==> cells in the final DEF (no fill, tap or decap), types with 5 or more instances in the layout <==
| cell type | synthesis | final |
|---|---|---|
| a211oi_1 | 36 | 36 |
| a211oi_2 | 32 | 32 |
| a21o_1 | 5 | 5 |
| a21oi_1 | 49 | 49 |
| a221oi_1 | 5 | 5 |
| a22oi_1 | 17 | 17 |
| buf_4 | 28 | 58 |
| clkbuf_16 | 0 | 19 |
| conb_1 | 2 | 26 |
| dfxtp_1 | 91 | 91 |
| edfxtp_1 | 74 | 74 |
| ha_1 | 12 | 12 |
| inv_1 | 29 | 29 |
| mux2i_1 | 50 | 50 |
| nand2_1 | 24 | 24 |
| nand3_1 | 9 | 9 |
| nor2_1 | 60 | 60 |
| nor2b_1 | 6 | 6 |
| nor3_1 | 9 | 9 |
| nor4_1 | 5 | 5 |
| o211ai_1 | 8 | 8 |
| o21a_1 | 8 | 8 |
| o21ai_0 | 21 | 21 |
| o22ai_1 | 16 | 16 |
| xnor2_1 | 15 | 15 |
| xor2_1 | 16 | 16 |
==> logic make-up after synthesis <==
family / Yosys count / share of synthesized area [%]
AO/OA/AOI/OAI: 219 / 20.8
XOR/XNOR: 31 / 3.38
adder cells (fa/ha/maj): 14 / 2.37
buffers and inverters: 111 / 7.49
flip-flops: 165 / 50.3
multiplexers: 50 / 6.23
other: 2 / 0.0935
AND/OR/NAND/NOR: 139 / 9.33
<file path="config.mk">
export PLATFORM = sky130hd
export DESIGN_NAME = packed_ternary_row_dot_product_core
export DESIGN_NICKNAME = d
export VERILOG_FILES = /design/src/hdl/ptrd_pkg.sv /design/src/hdl/packed_ternary_row_dot_product_core.sv /design/src/hdl/ptrd_accum.sv /design/src/hdl/ptrd_scale.sv
export SDC_FILE = /design/constraint.sdc
export NUM_CORES = 2
export LEC_CHECK = 0
export ABC_CLOCK_PERIOD_IN_PS = 30000
export BUFFER_PORTS_ARGS = -buffer_cell sky130_fd_sc_hd__buf_4
export CAP_MARGIN = 20
export CORE_MARGIN = 2
export CORE_UTILIZATION = 70
export CTS_CLUSTER_DIAMETER = 80
export CTS_CLUSTER_SIZE = 30
export DETAILED_ROUTE_END_ITERATION = 8
export GPL_ROUTABILITY_DRIVEN = 0
export PLACE_DENSITY_LB_ADDON = 0.25
export SYNTH_ARGS = -nofsm -noshare
export SYNTH_HDL_FRONTEND = slang
export SYNTH_HIERARCHICAL = 1
export SYNTH_SLANG_ARGS = --single-unit
</file>
<file path="constraint.sdc">
create_clock -name clk_i -period 30 [get_ports clk_i]
set_input_delay 1.5 -clock clk_i [delete_from_list [all_inputs] [get_ports clk_i]]
set_output_delay 1.5 -clock clk_i [all_outputs]
set_load 0.02 [all_outputs]
</file>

▶ _About this exercise_
Begin at the line that has "nand2_1 | 24 | 24 |" in the entries above; stop after the line that has "logic make-up after". Transcribe exactly those lines and no others.

▶ _Final answer_
| nand2_1 | 24 | 24 |
| nand3_1 | 9 | 9 |
| nor2_1 | 60 | 60 |
| nor2b_1 | 6 | 6 |
| nor3_1 | 9 | 9 |
| nor4_1 | 5 | 5 |
| o211ai_1 | 8 | 8 |
| o21a_1 | 8 | 8 |
| o21ai_0 | 21 | 21 |
| o22ai_1 | 16 | 16 |
| xnor2_1 | 15 | 15 |
| xor2_1 | 16 | 16 |
==> logic make-up after synthesis <==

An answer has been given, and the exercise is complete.